The new book about Facebook confirms exactly what you think. Facebook knows what it’s doing. They just don’t care. (The excuse they gave for their platform being used as a tool to enable genocide in Myanmar is that they didn’t have that many people on staff who spoke Burmese. I just.)
I expected to be amused (and I was) by this article about being the person who wrote those shitty tweet round-up articles for Gawker. But the piece is also a really thoughtful exploration of what it means to draw generalizations from what you’re seeing on just your one corner of the internet.
Not to be dramatic, but the words “personalized for you and your mood” in this article about an AI romance novel–writing company sent a chill down my spine.
“‘The disparagement of empathy is the flip side, I believe, of a deliberate effort to set up a permission structure to dehumanize others, and to narrow the definition of who should be included in a democratic state, or in a Christian community,’ she said.” Opposition to empathy is running rampant on the right, including the Christian right.
I want to go on a cross-country train trip so bad. Even this article about train food being aggressively mid (surprise surprise) has only piqued my yearning, because it’s also about community and homemade food and shared culture.
“To the extent that they are discussed at all, equality, justice, and liberty are instead framed as conversational achievements.” Always here for rigorously dragging Agnes Callard.

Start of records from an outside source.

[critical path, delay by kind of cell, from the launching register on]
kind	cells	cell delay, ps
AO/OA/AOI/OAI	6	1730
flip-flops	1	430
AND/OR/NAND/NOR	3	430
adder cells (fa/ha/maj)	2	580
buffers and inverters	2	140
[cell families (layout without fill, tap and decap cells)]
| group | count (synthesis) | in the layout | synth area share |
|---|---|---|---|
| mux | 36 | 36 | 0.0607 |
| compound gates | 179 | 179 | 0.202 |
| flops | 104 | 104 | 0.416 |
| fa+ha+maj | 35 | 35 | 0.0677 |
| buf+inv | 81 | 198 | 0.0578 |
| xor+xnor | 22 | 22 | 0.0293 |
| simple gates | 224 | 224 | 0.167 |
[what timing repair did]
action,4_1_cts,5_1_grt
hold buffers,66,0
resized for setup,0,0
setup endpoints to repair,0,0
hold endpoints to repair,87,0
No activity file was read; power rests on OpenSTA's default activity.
===== config.mk =====
export PLATFORM = sky130hd
export DESIGN_NAME = ghp_ctrl
export DESIGN_NICKNAME = d
export VERILOG_FILES = /design/src/hw/rtl/ghp_pkg.sv /design/src/hw/rtl/ghp_ctrl.sv
export SDC_FILE = /design/constraint.sdc
export NUM_CORES = 1
export LEC_CHECK = 0
export ABC_CLOCK_PERIOD_IN_PS = 4450
export BUFFER_PORTS_ARGS = -buffer_cell sky130_fd_sc_hd__buf_4
export CAP_MARGIN = 20
export CORE_AREA = 5 5 52 58
export DETAILED_ROUTE_END_ITERATION = 16
export DIE_AREA = 0 0 57 63
export SLEW_MARGIN = 10
export SYNTH_ARGS = -nofsm -noshare
export SYNTH_HDL_FRONTEND = slang
export SYNTH_SLANG_ARGS = --single-unit

===== constraint.sdc =====
create_clock -name clk -period 4.45 [get_ports clk]
set_input_delay 1.335 -clock clk [delete_from_list [all_inputs] [get_ports clk]]
set_output_delay 1.335 -clock clk [all_outputs]
set_load 0.02 [all_outputs]

===== src/hw/rtl/ghp_pkg.sv =====
// Shared types and constants for the host-pathogen Gillespie step block.
// No dependencies; used by ghp_ctrl, ghp_dp and the top level.
package ghp_pkg;

  localparam int CNT_W   = 16;
  localparam int RATE_W  = 20;
  localparam int TIME_W  = 40;
  localparam int DRAW_W  = 32;
  localparam int TOT_W   = 56;  // sum of six rates, Q.16
  localparam int DVD_W   = 48;  // exp_draw << 16
  localparam int EV_W    = 3;
  localparam int NUM_EV  = 6;
  localparam int CNT_IDX_W = 6;
  localparam int CFG_IDX_W = 3;
  localparam int CFG_W   = 40;

  localparam int POP_LIMIT_DEF = 100;
  localparam int S_START_DEF   = 10;
  localparam int I_START_DEF   = 2;
  localparam int DEATH_RATE_DEF = 655;

  // event codes, in the order the rates are summed
  localparam logic [EV_W-1:0] EV_BIRTH_S   = 3'd0;
  localparam logic [EV_W-1:0] EV_DEATH_S   = 3'd1;
  localparam logic [EV_W-1:0] EV_BIRTH_R   = 3'd2;
  localparam logic [EV_W-1:0] EV_DEATH_R   = 3'd3;
  localparam logic [EV_W-1:0] EV_IMM_PROD  = 3'd4;
  localparam logic [EV_W-1:0] EV_IMM_DECAY = 3'd5;
  localparam logic [EV_W-1:0] EV_NONE = 3'd6;
  localparam logic [CNT_IDX_W-1:0] DIV_LAST = CNT_IDX_W'(DVD_W - 1);
  localparam logic [CNT_IDX_W-1:0] RATE_LAST = CNT_IDX_W'(NUM_EV - 1);

  typedef enum logic [CFG_IDX_W-1:0] {
    CFG_BIRTH_S_UNT = 3'd0,
    CFG_BIRTH_R_UNT = 3'd1,
    CFG_BIRTH_S_TRT = 3'd2,
    CFG_BIRTH_R_TRT = 3'd3,
    CFG_TREAT_DUR   = 3'd4,
    CFG_ATTACK      = 3'd5,
    CFG_IMM_PROD    = 3'd6,
    CFG_IMM_DECAY   = 3'd7
  } cfg_idx_t;

  localparam logic [RATE_W-1:0] RST_BIRTH_S = 20'd78633;
  localparam logic [RATE_W-1:0] RST_BIRTH_R = 20'd77332;
  localparam logic [RATE_W-1:0] RST_ATTACK  = 20'd4915;
  localparam logic [RATE_W-1:0] RST_IMM     = 20'd3277;

  typedef enum logic [3:0] {
    ST_IDLE, ST_RESTART, ST_MUL1, ST_MUL2, ST_RATE, ST_ACC, ST_CHK,
    ST_TGT1, ST_TGT2, ST_PICK, ST_DIV, ST_TIME, ST_FIN, ST_PUSH
  } state_t;

  typedef struct packed {
    logic latch;
    logic restart;
    logic mul1;
    logic mul2;
    logic rate;
    logic acc;
    logic zero_done;
    logic tgt1;
    logic tgt2;
    logic pick;
    logic div_step;
    logic time_upd;
    logic fin;
    logic push;
    logic [2:0] idx;
  } cmd_t;

  typedef struct packed {
    logic done;
    logic total_zero;
    logic hit;
  } sts_t;

endpackage


===== src/hw/rtl/ghp_ctrl.sv =====
// Sequencer for the Gillespie step: state machine, step counter, output valid.
// Depends on ghp_pkg.
module ghp_ctrl (
  input  logic          clk,
  input  logic          rst_n,
  input  logic          in_valid,
  input  logic          in_req,
  output logic          in_ready,
  output logic          out_valid,
  input  logic          out_ready,
  input  ghp_pkg::sts_t sts,
  output ghp_pkg::cmd_t cmd
);

  ghp_pkg::state_t state_r, state_nxt;
  logic [ghp_pkg::CNT_IDX_W-1:0] cnt_r, cnt_nxt;
  logic out_valid_r, out_valid_nxt;

  always_ff @(posedge clk) begin
    if (!rst_n) begin
      state_r     <= ghp_pkg::ST_IDLE;
      cnt_r       <= '0;
      out_valid_r <= 1'b0;
    end else begin
      state_r     <= state_nxt;
      cnt_r       <= cnt_nxt;
      out_valid_r <= out_valid_nxt;
    end
  end

  always_comb begin
    state_nxt = state_r;
    cnt_nxt   = cnt_r;
    cmd       = '0;
    cmd.idx   = cnt_r[2:0];
    in_ready  = 1'b0;
    out_valid_nxt = out_valid_r && !out_ready;
    unique case (state_r)
      ghp_pkg::ST_IDLE: begin
        in_ready = 1'b1;
        if (in_valid) begin
          cmd.latch = 1'b1;
          if (!in_req)      state_nxt = ghp_pkg::ST_RESTART;
          else if (sts.done) state_nxt = ghp_pkg::ST_PUSH;
          else              state_nxt = ghp_pkg::ST_MUL1;
        end
      end
      ghp_pkg::ST_RESTART: begin
        cmd.restart = 1'b1;
        state_nxt = ghp_pkg::ST_FIN;
      end
      ghp_pkg::ST_MUL1: begin
        cmd.mul1 = 1'b1;
        state_nxt = ghp_pkg::ST_MUL2;
      end
      ghp_pkg::ST_MUL2: begin
        cmd.mul2 = 1'b1;
        state_nxt = ghp_pkg::ST_RATE;
      end
      ghp_pkg::ST_RATE: begin
        cmd.rate = 1'b1;
        cnt_nxt = '0;
        state_nxt = ghp_pkg::ST_ACC;
      end
      ghp_pkg::ST_ACC: begin
        cmd.acc = 1'b1;
        cnt_nxt = cnt_r + 1'b1;
        if (cnt_r == ghp_pkg::RATE_LAST) state_nxt = ghp_pkg::ST_CHK;
      end
      ghp_pkg::ST_CHK: begin
        if (sts.total_zero) begin
          cmd.zero_done = 1'b1;
          state_nxt = ghp_pkg::ST_PUSH;
        end else begin
          state_nxt = ghp_pkg::ST_TGT1;
        end
      end
      ghp_pkg::ST_TGT1: begin
        cmd.tgt1 = 1'b1;
        state_nxt = ghp_pkg::ST_TGT2;
      end
      ghp_pkg::ST_TGT2: begin
        cmd.tgt2 = 1'b1;
        cnt_nxt = '0;
        state_nxt = ghp_pkg::ST_PICK;
      end
      ghp_pkg::ST_PICK: begin
        cmd.pick = 1'b1;
        cnt_nxt = cnt_r + 1'b1;
        if (sts.hit || cnt_r == ghp_pkg::RATE_LAST) begin
          cnt_nxt = '0;
          state_nxt = ghp_pkg::ST_DIV;
        end
      end
      ghp_pkg::ST_DIV: begin
        cmd.div_step = 1'b1;
        cnt_nxt = cnt_r + 1'b1;
        if (cnt_r == ghp_pkg::DIV_LAST) state_nxt = ghp_pkg::ST_TIME;
      end
      ghp_pkg::ST_TIME: begin
        cmd.time_upd = 1'b1;
        state_nxt = ghp_pkg::ST_FIN;
      end
      ghp_pkg::ST_FIN: begin
        cmd.fin = 1'b1;
        state_nxt = ghp_pkg::ST_PUSH;
      end
      ghp_pkg::ST_PUSH: begin
        if (!out_valid_r || out_ready) begin
          cmd.push = 1'b1;
          out_valid_nxt = 1'b1;
          state_nxt = ghp_pkg::ST_IDLE;
        end
      end
      default: state_nxt = ghp_pkg::ST_IDLE;
    endcase
  end

  assign out_valid = out_valid_r;

endmodule


After elaboration in Yosys (flattened, before gate mapping):

Index checks and enable logic that the tools add are counted.

* bits in registers: 11
* input bits: 8
* output and inout port bits: 19
* logic and storage cells: 66

* $add $sub $neg: 1
* equality and inequality tests: 20
* mux-type cells: 31
* reduce and logical (&&, ||, !) cells: 11

Operator list (count)
* 4-bit case mux with 13 select lines: 1
* 4-bit two-way mux: 8
* 4-bit equality test, second input constant: 6
* 1-bit two-way mux: 20
* 6-bit case mux with 3 select lines: 1
* 4-bit by 3-bit equality test with 1-bit output, second input constant: 4
* 2-bit != test, second input constant: 5
* 4-bit by 2-bit equality test with 1-bit output, second input constant: 2
* 6-bit by 1-bit adder with 6-bit output, second input constant: 1
* 6-bit by 3-bit equality test with 1-bit output, second input constant: 1
* 6-bit equality test, second input constant: 1
* 6-bit two-way mux: 1
* 2-bit OR reduction: 3
* 5-bit AND reduction: 1
* 4-bit by 1-bit equality test with 1-bit output, second input constant: 1
* 4-bit zero test: 1
* 3-bit nonzero test: 1
* 1-bit zero test: 2
* 1-bit logical OR: 2
* 1-bit logical AND: 1

Logic depth before layout (Yosys ltp):

* depth in word-level cells: 4
* gate-level depth with buffers: 6
* depth with buffers taken out: 6

Worst setup path before layout:

No wires, ideal clock.

* kind: in2out
* start point: in sts[1] (netlist bit)
* end point: out cmd[10] (netlist bit)
* arrival time: 1872 ps
* data required time: 3115 ps
* slack: 1243 ps
* stages: 2
* buffers on the path: 0
* cells stage by stage: inv_1 -> nor3_1

RTL lines
* start, declared: RTL line ghp_ctrl.sv:11 `input ghp_pkg::sts_t sts,`
* end, declared: RTL line ghp_ctrl.sv:12 `output ghp_pkg::cmd_t cmd`

==> impl_results.md <==
* Syn Nets at ~130
* Most common cell on crit path: buf_4
* Max cap viols at 0
* Tightest Hold Check Type: register to register
* CP Max Fanout at 3
* Fin crit share at ~72%
* Peak supply drop at 0.2714 mV
* Root buffer selected by CTS: clkbuf_4
* Cell Rows at 19
* Mean Syn Cell Area at 7.712 sq um
* Deepest clock path buffer count at 2
* Initial DRC count at 13
* GPL Wtd Cong at 0.7721
* Initial Utilization at a little under two fifths
* Post-DRT Antenna Nets at 0
* Sequential area share after synthesis at around 25%
* Final worst path period need at approximately 3200 ps
* Layout fillers at 273
* Worst path slowest cell: nand2b_1
* Library cells used by synthesis at 48
* Post-route cell area at between 1000 and 1500 sq um
* TNS Setup at 0 ps
* WL/cell at 13.80 um
* RSZ-0062 raised after global routing: false
* Initial antenna violation count at 0
* Worst EP arrival at 1880 ps
* Largest net degree at the start of global routing at 19
* Hold WS at 516.0 ps
* Ant diodes at 0
* PostCTS Resize Cnt at 0
* Clock slew at reported path FFs at 70 ps
* CP startpoint kind: input port
* Crit end category: output port
* Detailed Place HPWL at 1704 um
* Cell Area, Synth at ~900 sq um
* Die Width at 57 um
* Clock skew at ~2.5 ps
* CP Cell Sequence: buf_4, nand2b_1, nor2b_1, buf_4
* Vias at 903
* CTS sink count at 11
* Dpl cell area at roughly 1100 sq um
* Number of hold buffers added after cts at 0
* PortBufs at 26
* Worst slew margin at about 61%
* Hold Vio Cnt, Final at 0
* I/O Pins at 27
* Power, Total at about 0.56 mW
* Area Growth Syn to Fin at 21.40%
* CP max stage delay at ~150 ps
* WHS Path Cells at 2
* Layout cell share with drive strength beyond 1 at a little under 30%
* Post-Route WL at 2290 um
* Fmax at 310.7 MHz
* Status: complete, no violations
* Vias in the first global route at between 800 and 900
* Core Area at 2425 sq um
* TritonRoute pass-1 iters at 4
* Yosys top cell by area: dfxtp_1
* FFs w/ async S/R, synth at 0%
* Num CTS Buffers at 3
* Slew Limit Fails at 0
* Post-synth top area share at between 20 and 25%
* CTS tree: yes
* Yosys reg bits at 11
* Gr usage total at ~13%
* Drt drc at 0
* Via/cell ratio at approximately 5.4
* Post-CTS Repair Setup Buffers at 0
* Post-synth EDFFs at 0
* R2R depth at 4
* Die Area at roughly 3600 sq um
* Primary FF master, synth: dfxtp_1
* Die height at 63 um
* CTS H-tree depth at 1
* First-pass GRT wire length at slightly below 4000 um
* Worst-margin pin slew at slightly below 600 ps
* Synth warnings at 0
* Area contributors post-synth: dfxtp_1, nor2_1, nor3_1
* WP data required at 3120 ps
* Clock latency on the worst-skew pair at about 270 ps
* GRT overflow at 0
* Kind of critical path: input port to output port
* Final setup viols at 0
* Leak at around 0.44 nW
* Power Density at just over 500 nW/um^2
* NumNets Final at between 100 and 150
* Cells after Synth at approximately 120
-- stage by stage --
| step | std cells | util (%) | setup WS (ps) |
|---|---|---|---|
| after floorplan | 116 | - | 1243 |
| after global placement | 162 | 43.70 | 1243 |
| after detailed placement | 162 | 43.70 | 1231 |
| after CTS | 166 | 44.79 | 1231 |
| after global routing | 166 | 44.79 | 1183 |
| final | 166 | 44.79 | 1232 |
-- routing by layer --
layer	share of wire, %	global-route usage [%]	up-vias
li1	-	-	457
met2	52	22.14	30
met3	6.9	5.372	2
met5	0	0	-
met4	0.44	3.768	0
met1	41	15.94	414
-- critical path, delay by kind of cell --
kind,cells,cell delay [ps]
and+or+nand+nor,2,290
buffers and inverters,2,250
-- power breakdown --
| group | leakage [nW] | internal, mW | total (mW) | switching (mW) |
|---|---|---|---|---|
| logic | 0.338 | 0.136 | 0.309 | 0.173 |
| registers | 0.0898 | 0.119 | 0.178 | 0.0593 |
| clock network | 0.0150 | 0.0347 | 0.0701 | 0.0354 |
-- worst paths after layout --
path	startpoint	slack (ps)	to
setup reg to reg	state_r[2]	2540	cnt_r[5]
hold reg to reg	cnt_r[5]	520	cnt_r[5]
hold / removal	cnt_r[5]	520	cnt_r[5]
setup / recovery	out_ready	1230	cmd[3]
-- synthesized netlist by cell type, drive strengths merged (3+ instances only) --
master,number
o21ai,6
nand2b,3
or4,3
nor2,11
a21oi,6
a211oi,4
buf,7
dfxtp,11
mux2i,3
nor3,7
o31ai,5
inv,7
clkbuf,4
nand2,8
-- cell type report --
| type | instances | area (sq um) | share of cell area [%] |
|---|---|---|---|
| clock buffers | 4 | 26.28 | 2.419 |
| well taps | 31 | 38.79 | 3.571 |
| flip-flops and latches | 11 | 220.2 | 20.28 |
| inverters | 7 | 26.28 | 2.419 |
| multi-input cells | 87 | 579.3 | 53.34 |
| repair buffers | 26 | 195.2 | 17.97 |
-- kinds of logic (layout without fill, tap and decap cells) --
logic type | count (synthesis) | after routing | synth area share, %
AOI/OAI and AO/OA | 30 | 30 | 24.76
adders and majority gates | 2 | 2 | 2.797
and+or+nand+nor | 51 | 51 | 32.87
xor gates and xnor gates | 1 | 1 | 0.9792
buffers and inverters | 18 | 37 | 10.63
DFF | 11 | 11 | 24.62
muxes | 3 | 3 | 3.357
-- sequential cells by signal (all words and copies together), names as in the netlist --
signal     count
cnt_r          6
state_r        4
out_valid      1
-- cells in the final DEF, fill, tap and decap left out, types with 2 or more instances in the layout --
master | Yosys | routed
nor2_1 | 11 | 11
dfxtp_1 | 11 | 11
nor3_1 | 7 | 7
ha_1 | 2 | 2
mux2i_1 | 3 | 3
o21ai_1 | 2 | 2
o31ai_1 | 3 | 3
inv_1 | 7 | 7
clkbuf_4 | 0 | 3
nand2_1 | 7 | 7
or4_1 | 2 | 2
or3_1 | 2 | 2
buf_4 | 3 | 26
o31ai_2 | 2 | 2
nand2b_1 | 3 | 3
nand3_1 | 2 | 2
o21ai_0 | 4 | 4
a211oi_1 | 4 | 4
nor2b_1 | 2 | 2
a21oi_1 | 5 | 5
and3_1 | 2 | 2
No activity file was read; power rests on OpenSTA's default activity.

Robert F. Kennedy Jr told this journalist that he gave his son cancer by having him vaccinated, a claim that has no basis in fact. Robert F. Kennedy Jr fucking sucks.
“I’m Cursed With Knowledge About Zootopia’s Abortion Fan Comic, And Now So Are You.”
“Girlboss logic with a MAGA facelift.” On the feminine aesthetics of MAGA. (Would that all those breathless articles in 2016 about how Nazis wear their hair would have been this critical of why they are styling themselves that way.)
We never run out of things to say about Lolita. Here’s Claire Messud.
Take care, friends! It’s scary out there!